**WHAT YOU HAVE TO DO:** The answer must consist of every line from the entries below that contains the word "after".

==========

[src/sdk_pkg.sv]
`default_nettype none

package sdk_pkg;

   // Opcode carried on the request tuser bit.
   localparam logic OP_INSERT = 1'b0;
   localparam logic OP_READ   = 1'b1;

   // Result status carried on the response tuser bits.
   typedef enum logic [2:0] {
      STAT_APPENDED = 3'd0,
      STAT_REPLACED = 3'd1,
      STAT_DROPPED  = 3'd2,
      STAT_READ_OK  = 3'd3,
      STAT_READ_OOR = 3'd4
   } status_type;

   // One stored entry: Q16.16 delta, Q16.16 unit factor and a tag.
   typedef struct packed {
      logic [31:0] delta;
      logic [31:0] factor;
      logic [15:0] tag;
   } entry_type;

endpackage

`default_nettype wire

[src/sdk_entry_store.sv]
`default_nettype none

// Entry memory with one write port and one registered read port.
module sdk_entry_store #(
   parameter int DEPTH = 16,
   parameter int AW    = 4
) (
   input  wire logic              clock,
   input  wire logic              wr_en,
   input  wire logic [AW-1:0]     wr_addr,
   input  wire sdk_pkg::entry_type wr_data,
   input  wire logic              rd_en,
   input  wire logic [AW-1:0]     rd_addr,
   output sdk_pkg::entry_type     rd_data
);

   sdk_pkg::entry_type mem [DEPTH];
   sdk_pkg::entry_type rd_data_ff;

   always_ff @(posedge clock) begin
      if (wr_en) begin
         mem[wr_addr] <= wr_data;
      end
      if (rd_en) begin
         rd_data_ff <= mem[rd_addr];
      end
   end

   assign rd_data = rd_data_ff;

endmodule

`default_nettype wire

[src/smallest_delta_keeper.sv]
`default_nettype none

// Keeps up to a configured number of entries with the smallest deltas.
// Request beats arrive on req_*: tuser is the opcode (insert or read) and
// tdata carries the new entry and the read index. Each request produces
// exactly one response beat on rsp_*, with the status in tuser and the slot,
// the entry read and the count of held entries in tdata. The capacity is set
// through csr_wen/csr_wdata; the user must write it only while the block is
// idle, as the block does not enforce this. It resets to 16. Appends, drops
// with nothing held and out-of-range reads need no wait for the memory read.
// An insert into a full list scans every held entry through the one delta
// comparator fed by the single read port of the entry memory, one entry per
// cycle, and then writes the new entry over the largest delta or drops it.
// The block takes one request at a time: req_tready is high only while the
// sequencer is idle, so a request is taken only after the last has finished.
// A finished response sits in the output register, so a new request is
// accepted while the receiver stalls; that request then waits in its last
// step until the output register is free. Reset empties the list at once
// (the held count goes to zero); memory contents are not cleared.
module smallest_delta_keeper #(
   parameter int MAX_ENTRIES = 16
) (
   input  wire logic        clock,
   input  wire logic        reset,
   // Request channel.
   input  wire logic        req_tvalid,
   output logic             req_tready,
   // tdata from bit 0 up: new_delta[31:0], new_factor[63:32], new_tag[79:64],
   // read_index[83:80], zero fill[87:84].
   input  wire logic [87:0] req_tdata,
   // tuser: opcode[0].
   input  wire logic        req_tuser,
   // Response channel.
   output logic             rsp_tvalid,
   input  wire logic        rsp_tready,
   // tdata from bit 0 up: slot[3:0], out_delta[35:4], out_factor[67:36],
   // out_tag[83:68], entry_count[88:84], zero fill[95:89].
   output logic [95:0]      rsp_tdata,
   // tuser: status[2:0].
   output logic [2:0]       rsp_tuser,
   // Capacity register write port.
   input  wire logic        csr_wen,
   input  wire logic [4:0]  csr_wdata
);

   localparam int IW = (MAX_ENTRIES > 1) ? $clog2(MAX_ENTRIES) : 1;
   localparam int CW = $clog2(MAX_ENTRIES + 1);

   typedef enum logic [1:0] {
      ST_IDLE,
      ST_SCAN,
      ST_RDWAIT,
      ST_DONE
   } state_type;

   // Request fields.
   logic [31:0] req_delta;
   logic [31:0] req_factor;
   logic [15:0] req_tag;
   logic [3:0]  req_index;

   assign req_delta  = req_tdata[31:0];
   assign req_factor = req_tdata[63:32];
   assign req_tag    = req_tdata[79:64];
   assign req_index  = req_tdata[83:80];

   // Control registers.
   state_type            state_ff, state_in;
   logic [CW-1:0]        held_ff, held_in;
   logic [4:0]           capacity_ff, capacity_in;
   logic                 rsp_valid_ff, rsp_valid_in;
   logic                 iss_done_ff, iss_done_in;
   logic                 cmp_vld_ff, cmp_vld_in;

   // Datapath registers.
   logic [IW-1:0]        iss_ff, iss_in;
   logic [IW-1:0]        cmp_idx_ff, cmp_idx_in;
   logic                 cmp_last_ff, cmp_last_in;
   logic [31:0]          best_ff, best_in;
   logic [IW-1:0]        pos_ff, pos_in;
   logic                 found_ff, found_in;
   logic [31:0]          cap_delta_ff, cap_delta_in;
   logic [31:0]          cap_factor_ff, cap_factor_in;
   logic [15:0]          cap_tag_ff, cap_tag_in;
   logic [3:0]           cap_idx_ff, cap_idx_in;
   sdk_pkg::status_type  pend_status_ff, pend_status_in;
   logic [3:0]           pend_slot_ff, pend_slot_in;
   logic [31:0]          pend_delta_ff, pend_delta_in;
   logic [31:0]          pend_factor_ff, pend_factor_in;
   logic [15:0]          pend_tag_ff, pend_tag_in;
   sdk_pkg::status_type  rsp_status_ff, rsp_status_in;
   logic [3:0]           rsp_slot_ff, rsp_slot_in;
   logic [31:0]          rsp_delta_ff, rsp_delta_in;
   logic [31:0]          rsp_factor_ff, rsp_factor_in;
   logic [15:0]          rsp_tag_ff, rsp_tag_in;
   logic [4:0]           rsp_count_ff, rsp_count_in;

   // Memory ports.
   logic                 mem_wr_en;
   logic [IW-1:0]        mem_wr_addr;
   sdk_pkg::entry_type   mem_wr_data;
   logic                 mem_rd_en;
   logic [IW-1:0]        mem_rd_addr;
   sdk_pkg::entry_type   mem_rd_data;

   // Scan helpers.
   logic                 upd;
   logic                 found_fin;
   logic [IW-1:0]        pos_fin;
   logic [31:0]          eff_cap;
   logic                 can_append;
   logic                 accept;

   sdk_entry_store #(
      .DEPTH (MAX_ENTRIES),
      .AW    (IW)
   ) u_store (
      .clock   (clock),
      .wr_en   (mem_wr_en),
      .wr_addr (mem_wr_addr),
      .wr_data (mem_wr_data),
      .rd_en   (mem_rd_en),
      .rd_addr (mem_rd_addr),
      .rd_data (mem_rd_data)
   );

   assign req_tready = (state_ff == ST_IDLE);
   assign accept     = req_tvalid && req_tready;

   // The capacity in force never exceeds the storage depth.
   assign eff_cap    = (32'(capacity_ff) < 32'(MAX_ENTRIES)) ? 32'(capacity_ff)
                                                            : 32'(MAX_ENTRIES);
   assign can_append = (32'(held_ff) < eff_cap);

   // The comparator: a stored delta replaces the running best only when it
   // is strictly larger, so the first of equal largest deltas wins and a
   // stored delta equal to the new one never causes a replacement.
   assign upd       = cmp_vld_ff && (mem_rd_data.delta > best_ff);
   assign found_fin = found_ff || upd;
   assign pos_fin   = upd ? cmp_idx_ff : pos_ff;

   always_comb begin
      state_in       = state_ff;
      held_in        = held_ff;
      capacity_in    = capacity_ff;
      rsp_valid_in   = rsp_valid_ff && !rsp_tready;
      iss_done_in    = iss_done_ff;
      cmp_vld_in     = 1'b0;
      iss_in         = iss_ff;
      cmp_idx_in     = cmp_idx_ff;
      cmp_last_in    = cmp_last_ff;
      best_in        = best_ff;
      pos_in         = pos_ff;
      found_in       = found_ff;
      cap_delta_in   = cap_delta_ff;
      cap_factor_in  = cap_factor_ff;
      cap_tag_in     = cap_tag_ff;
      cap_idx_in     = cap_idx_ff;
      pend_status_in = pend_status_ff;
      pend_slot_in   = pend_slot_ff;
      pend_delta_in  = pend_delta_ff;
      pend_factor_in = pend_factor_ff;
      pend_tag_in    = pend_tag_ff;
      rsp_status_in  = rsp_status_ff;
      rsp_slot_in    = rsp_slot_ff;
      rsp_delta_in   = rsp_delta_ff;
      rsp_factor_in  = rsp_factor_ff;
      rsp_tag_in     = rsp_tag_ff;
      rsp_count_in   = rsp_count_ff;
      mem_wr_en      = 1'b0;
      mem_wr_addr    = held_ff[IW-1:0];
      mem_wr_data    = '{delta: req_delta, factor: req_factor, tag: req_tag};
      mem_rd_en      = 1'b0;
      mem_rd_addr    = iss_ff;

      if (csr_wen) begin
         capacity_in = csr_wdata;
      end

      unique case (state_ff)
         ST_IDLE: begin
            if (accept) begin
               cap_delta_in   = req_delta;
               cap_factor_in  = req_factor;
               cap_tag_in     = req_tag;
               cap_idx_in     = req_index;
               pend_slot_in   = 4'd0;
               pend_delta_in  = 32'd0;
               pend_factor_in = 32'd0;
               pend_tag_in    = 16'd0;
               if (req_tuser == sdk_pkg::OP_INSERT) begin
                  priority if (can_append) begin
                     mem_wr_en      = 1'b1;
                     held_in        = held_ff + CW'(1);
                     pend_status_in = sdk_pkg::STAT_APPENDED;
                     pend_slot_in   = 4'(held_ff);
                     state_in       = ST_DONE;
                  end else if (held_ff == '0) begin
                     pend_status_in = sdk_pkg::STAT_DROPPED;
                     state_in       = ST_DONE;
                  end else begin
                     best_in     = req_delta;
                     found_in    = 1'b0;
                     pos_in      = '0;
                     iss_in      = '0;
                     iss_done_in = 1'b0;
                     state_in    = ST_SCAN;
                  end
               end else begin
                  if (32'(req_index) < 32'(held_ff)) begin
                     mem_rd_en   = 1'b1;
                     mem_rd_addr = IW'(req_index);
                     state_in    = ST_RDWAIT;
                  end else begin
                     pend_status_in = sdk_pkg::STAT_READ_OOR;
                     state_in       = ST_DONE;
                  end
               end
            end
         end

         ST_SCAN: begin
            // Issue one read per cycle; its delta is compared in the next cycle.
            if (!iss_done_ff) begin
               mem_rd_en   = 1'b1;
               mem_rd_addr = iss_ff;
               cmp_vld_in  = 1'b1;
               cmp_idx_in  = iss_ff;
               cmp_last_in = (32'(iss_ff) + 32'd1 == 32'(held_ff));
               if (32'(iss_ff) + 32'd1 == 32'(held_ff)) begin
                  iss_done_in = 1'b1;
               end else begin
                  iss_in = iss_ff + IW'(1);
               end
            end
            if (upd) begin
               best_in  = mem_rd_data.delta;
               pos_in   = cmp_idx_ff;
               found_in = 1'b1;
            end
            if (cmp_vld_ff && cmp_last_ff) begin
               if (found_fin) begin
                  mem_wr_en      = 1'b1;
                  mem_wr_addr    = pos_fin;
                  mem_wr_data    = '{delta: cap_delta_ff, factor: cap_factor_ff,
                                     tag: cap_tag_ff};
                  pend_status_in = sdk_pkg::STAT_REPLACED;
                  pend_slot_in   = 4'(pos_fin);
               end else begin
                  pend_status_in = sdk_pkg::STAT_DROPPED;
               end
               state_in = ST_DONE;
            end
         end

         ST_RDWAIT: begin
            pend_status_in = sdk_pkg::STAT_READ_OK;
            pend_slot_in   = cap_idx_ff;
            pend_delta_in  = mem_rd_data.delta;
            pend_factor_in = mem_rd_data.factor;
            pend_tag_in    = mem_rd_data.tag;
            state_in       = ST_DONE;
         end

         ST_DONE: begin
            if (!rsp_valid_ff || rsp_tready) begin
               rsp_valid_in  = 1'b1;
               rsp_status_in = pend_status_ff;
               rsp_slot_in   = pend_slot_ff;
               rsp_delta_in  = pend_delta_ff;
               rsp_factor_in = pend_factor_ff;
               rsp_tag_in    = pend_tag_ff;
               rsp_count_in  = 5'(held_ff);
               state_in      = ST_IDLE;
            end
         end

         default: begin
            state_in = ST_IDLE;
         end
      endcase
   end

   always_ff @(posedge clock) begin
      if (reset) begin
         state_ff     <= ST_IDLE;
         held_ff      <= '0;
         capacity_ff  <= 5'd16;
         rsp_valid_ff <= 1'b0;
         iss_done_ff  <= 1'b0;
         cmp_vld_ff   <= 1'b0;
      end else begin
         state_ff     <= state_in;
         held_ff      <= held_in;
         capacity_ff  <= capacity_in;
         rsp_valid_ff <= rsp_valid_in;
         iss_done_ff  <= iss_done_in;
         cmp_vld_ff   <= cmp_vld_in;
      end
      iss_ff         <= iss_in;
      cmp_idx_ff     <= cmp_idx_in;
      cmp_last_ff    <= cmp_last_in;
      best_ff        <= best_in;
      pos_ff         <= pos_in;
      found_ff       <= found_in;
      cap_delta_ff   <= cap_delta_in;
      cap_factor_ff  <= cap_factor_in;
      cap_tag_ff     <= cap_tag_in;
      cap_idx_ff     <= cap_idx_in;
      pend_status_ff <= pend_status_in;
      pend_slot_ff   <= pend_slot_in;
      pend_delta_ff  <= pend_delta_in;
      pend_factor_ff <= pend_factor_in;
      pend_tag_ff    <= pend_tag_in;
      rsp_status_ff  <= rsp_status_in;
      rsp_slot_ff    <= rsp_slot_in;
      rsp_delta_ff   <= rsp_delta_in;
      rsp_factor_ff  <= rsp_factor_in;
      rsp_tag_ff     <= rsp_tag_in;
      rsp_count_ff   <= rsp_count_in;
   end

   assign rsp_tvalid = rsp_valid_ff;
   assign rsp_tuser  = rsp_status_ff;
   assign rsp_tdata  = {7'd0, rsp_count_ff, rsp_tag_ff, rsp_factor_ff,
                        rsp_delta_ff, rsp_slot_ff};

endmodule

`default_nettype wire
[config.mk]
export PLATFORM = sky130hd
export DESIGN_NAME = smallest_delta_keeper
export DESIGN_NICKNAME = d
export VERILOG_FILES = /design/src/sdk_pkg.sv /design/src/sdk_entry_store.sv /design/src/smallest_delta_keeper.sv
export SDC_FILE = /design/constraint.sdc
export NUM_CORES = 2
export LEC_CHECK = 0
export ABC_CLOCK_PERIOD_IN_PS = 13300
export BUFFER_PORTS_ARGS = -buffer_cell sky130_fd_sc_hd__buf_2
export CORE_MARGIN = 5
export CORE_UTILIZATION = 50
export CTS_CLUSTER_DIAMETER = 60
export DETAILED_ROUTE_END_ITERATION = 10
export HOLD_SLACK_MARGIN = 0.02
export PLACE_DENSITY_LB_ADDON = 0.05
export SLEW_MARGIN = 20
export SYNTH_ARGS = -nofsm -noshare
export SYNTH_HDL_FRONTEND = slang
export SYNTH_HIERARCHICAL = 1
export SYNTH_SLANG_ARGS = --single-unit
[constraint.sdc]
create_clock -name clock -period 13.3 [get_ports clock]
set_input_delay 0.665 -clock clock [delete_from_list [all_inputs] [get_ports clock]]
set_output_delay 0.665 -clock clock [all_outputs]
set_load 0.05 [all_outputs]
==> results by group <==
Route
  • Routed wire length: 148.4 mm
  • TritonRoute pass-1 iters: 5
  • Total number of vias: 29.93k
  • WL/cell: 29.73 um
  • Via-per-instance ratio: 5.996
  • Final antenna-violating net count: 0
  • Residual DRC: 0
  • DR iter-0 viols: 2,779

Worst setup path
  • CP cell instances: ha_1 -> nand4_1 -> or4_1 -> o21a_1 -> nor2b_4 -> a22o_1 -> o21ai_4 -> buf_4 -> a22oi_1 -> nand3b_1 -> nor3_2 -> buf_4 -> buf_4
  • Critical path arrival: 7.86 ns
  • Reg-to-reg endpoint: u_store/mem[8][36]$_DFFE_PP_
  • Most frequent CP cell: buf_4
  • Crit. path cell count: 13
  • Flop2flop setup slack: 5.82 ns
  • WP data required: 13.68 ns
  • Critical path fanouts, max: 42
  • Reg-to-Reg Start: u_store/rd_data[59]$_DFFE_PP_
  • Crit end category: register
  • Slowest stage delay, CP: 0.92 ns
  • Startpoint types: register
  • Crit path kind: reg2reg
  • Worst Path Buf+Inv: 3
  • CP max stage cell: o21ai_4
  • CP delay by family, top: buffers and inverters
  • FF-to-FF path depth: 13

Logic synthesis
  • Post-synthesis sequential area ratio: 78.99%
  • Ys Warns: 6
  • Synth Instances: 2,906
  • Syn Area/Cell: 21.96 um^2
  • Post-synthesis cell type count: 55
  • Number of synthesized flops with an enable pin: 1,669
  • Top cells by area, synth: edfxtp_1 79%, mux4_2 11%, a22oi_1 2.0%
  • Ys flop type: edfxtp_1
  • Yosys top cell area share: 78.52%
  • Ys async rst share: 0%
  • Most area-hungry cell type in the Yosys netlist: edfxtp_1
  • Register bit total from synthesis: 1,684
  • Synthesized area: 63,830 um^2

Global route
  • Largest net degree at the start of global routing: 147
  • GR Overflow Total: 0
  • First-pass GRT wire length: 216.0 mm
  • Gr usage total: 22.14%
  • Vias in the first global route: 31.21k
  • Initial antenna violation count: 13

Timing
  • RSZ-0062 raised after global routing: no
  • Final min period: 7.476 ns
  • Setup-failing EPs final: 0
  • Setup Total Neg Slack: 0 ns
  • Actual slew at the worst max-slew pin: 1.142 ns
  • Final Slew Violations: 0
  • Headroom to the max-slew limit: 23.59%
  • Fmax achieved: 133.8 MHz
  • Period utilization: 56.21%
  • Clock skew: 0.02541 ns
  • Final Hold Viols: 0

Clocking
  • Root buffer cell: clkbuf_16
  • Maximum clock insertion buffer count: 3
  • Setup bufs post-CTS: 0
  • CTS tree: done
  • Post-CTS Hold Fix Bufs: 0
  • CTS clock-pin slew for the worst setup and hold paths: 0.06 ns
  • Number of clock sinks: 1,684
  • Worst skew pair latency: 0.77 ns
  • H-Tree Depth: 4
  • Post-CTS Resized: 0
  • CTS Buf Count: 171

Cells and area
  • Filler cells: 9,428
  • NumNets Final: 3,329
  • Multi-input gate area: 12,670 um^2
  • Commonest cells after routing, fill and taps aside: 1,669 x edfxtp_1, 320 x mux4_2, 188 x buf_2
  • Layout Cells excl Fill: 4,992
  • Layout overhead on the synthesized area: 13.14%
  • Share of cells above drive strength 1: 27.26%
  • Total area of sequential cells: 50,420 um^2
  • Biggest register: u_store/mem
  • Max reg flops: 1,280
  • Most common cell after layout, fill and taps aside: edfxtp_1

Placement
  • Final GP Congestion: 0.7448
  • PortBufs: 188
  • HPWL Detailed: 74.41 mm
  • Placed insts: 4,673

Power and ir drop
  • P_leak: 23.50 nW
  • Power density cells: 179.9 nW/um^2
  • Max rail drop VDD: 116.3 uV

Worst hold path
  • Worst Hold End: cap_factor_ff[31]$_DFFE_PP_
  • Hold Path Stages: 1
  • Worst Hold Launch: req_tdata[63]
  • Tightest Hold Check Type: in2reg

Floorplanning
  • Site Rows: 131
  • Die area: 134,900 um^2
  • Die width: 367.3 um
  • Core area: 127,200 um^2
  • I/O pins: 200
  • Starting Density: 50.18%
  • Die H: 367.3 um

Status
  • Status: completed

Flow run
  • Max-Cap Viols: 0
==> area by class of cell <==
class | count | area share, %
tap | 1662 | 2.880
clock buffer | 215 | 6.361
inverter | 53 | 0.2790
antenna | 7 | 0.02426
clock inverter | 97 | 1.107
multi-input combinational | 1030 | 17.55
sequential | 1684 | 69.82
timing repair buffer | 244 | 1.977
==> worst reg2reg max path, cell delays in order, from the launching register on <==
cell	delay (ns)
edfxtp_1	0.42
ha_1	0.33
nand4_1	0.26
or4_1	0.67
o21a_1	0.38
nor2b_4	0.21
a22o_1	0.35
o21ai_4	0.92
buf_4	0.70
a22oi_1	0.31
nand3b_1	0.43
nor3_2	0.46
buf_4	0.87
buf_4	0.73
==> synth_stat cells, types with 2 or more instances <==
cell,count
a21o_1,4
edfxtp_1,1669
mux2_2,71
mux4_2,320
ha_1,46
nand2_1,109
a31oi_1,4
mux2i_1,10
and2_1,81
nand2b_1,6
dfxtp_1,15
nor2b_1,6
buf_2,23
mux2_1,45
and3b_1,2
o21ba_2,4
a21oi_1,24
nand4_1,9
clkbuf_1,62
buf_6,20
a21boi_0,2
a22oi_1,167
and4_1,3
buf_4,14
nand4b_1,4
xor2_1,3
nor3_1,8
or3b_2,2
o21ai_0,8
o211ai_1,3
nor2_1,41
buf_1,26
xnor2_1,6
nand3_1,10
inv_1,52
a221o_1,4
a211oi_1,3
o21a_1,2
nand3b_1,2
==> through the flow <==
step | utilization [%] | hold slack (ns) | power, mW | area [um^2] | setup WS (ns)
finish | 56.77 | 0.08720 | 12.99 | 72210 | 5.824
global route | 56.76 | 0.03970 | 13.52 | 72190 | 5.456
CTS | 56.76 | 0.02580 | 13.14 | 72190 | 5.719
detailed placement | 52.52 | 0.4045 | 8.529 | 66800 | 5.761
global placement | 52.52 | 0.4008 | 8.488 | 66800 | 5.895
floorplan | - | 0.4003 | 7.888 | 63850 | 4.149
==> report_power, final <==
| part | total, mW | leakage (nW) | internal, mW | switching [mW] |
|---|---|---|---|---|
| Combinational | 1.88 | 5.55 | 0.627 | 1.25 |
| Sequential | 6.51 | 15.3 | 6.39 | 0.120 |
| Clock | 4.60 | 2.64 | 2.67 | 1.93 |
| Total | 13.0 | 23.5 | 9.69 | 3.30 |
==> per-layer routing <==
layer	global-route usage [%]	vias up	share of wire [%]
met5	0	-	0.018
met4	4.449	4	1.6
met3	4.116	191	6.3
met2	36.13	946	49
met1	31.90	16166	43
li1	-	12626	-
==> kinds of logic (layout without fill, tap and decap cells) <==
kind of cell / Yosys count / after routing / synth area share (%)
buffers and inverters: 198 / 609 / 1.527
adders and majority gates: 46 / 46 / 0.9017
muxes: 446 / 446 / 13.49
and+or+nand+nor: 291 / 291 / 2.305
xor gates and xnor gates: 9 / 9 / 0.1235
DFF: 1684 / 1684 / 78.99
other: 1 / 14 / 0.005875
AOI/OAI and AO/OA: 231 / 231 / 2.648
==> how the worst max path moves through the flow <==
stage / start / end / slack (ns)
CTS: u_store/rd_data[57]$_DFFE_PP_ / u_store/mem[8][48]$_DFFE_PP_ / 5.72
floorplan: u_store/rd_data[62]$_DFFE_PP_ / u_store/mem[0][0]$_DFFE_PP_ / 4.15
finish: u_store/rd_data[59]$_DFFE_PP_ / u_store/mem[8][36]$_DFFE_PP_ / 5.82
global route: u_store/rd_data[57]$_DFFE_PP_ / u_store/mem[8][37]$_DFFE_PP_ / 5.46
detailed placement: u_store/rd_data[57]$_DFFE_PP_ / u_store/mem[8][41]$_DFFE_PP_ / 5.76
global placement: u_store/rd_data[59]$_DFFE_PP_ / u_store/mem[8][36]$_DFFE_PP_ / 5.90
No activity file was read; power rests on OpenSTA's default activity.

==========

**RESULT BELOW:**
// sequencer is idle, so a request is taken only after the last has finished.
  • RSZ-0062 raised after global routing: no
  • Commonest cells after routing, fill and taps aside: 1,669 x edfxtp_1, 320 x mux4_2, 188 x buf_2
  • Most common cell after layout, fill and taps aside: edfxtp_1
kind of cell / Yosys count / after routing / synth area share (%)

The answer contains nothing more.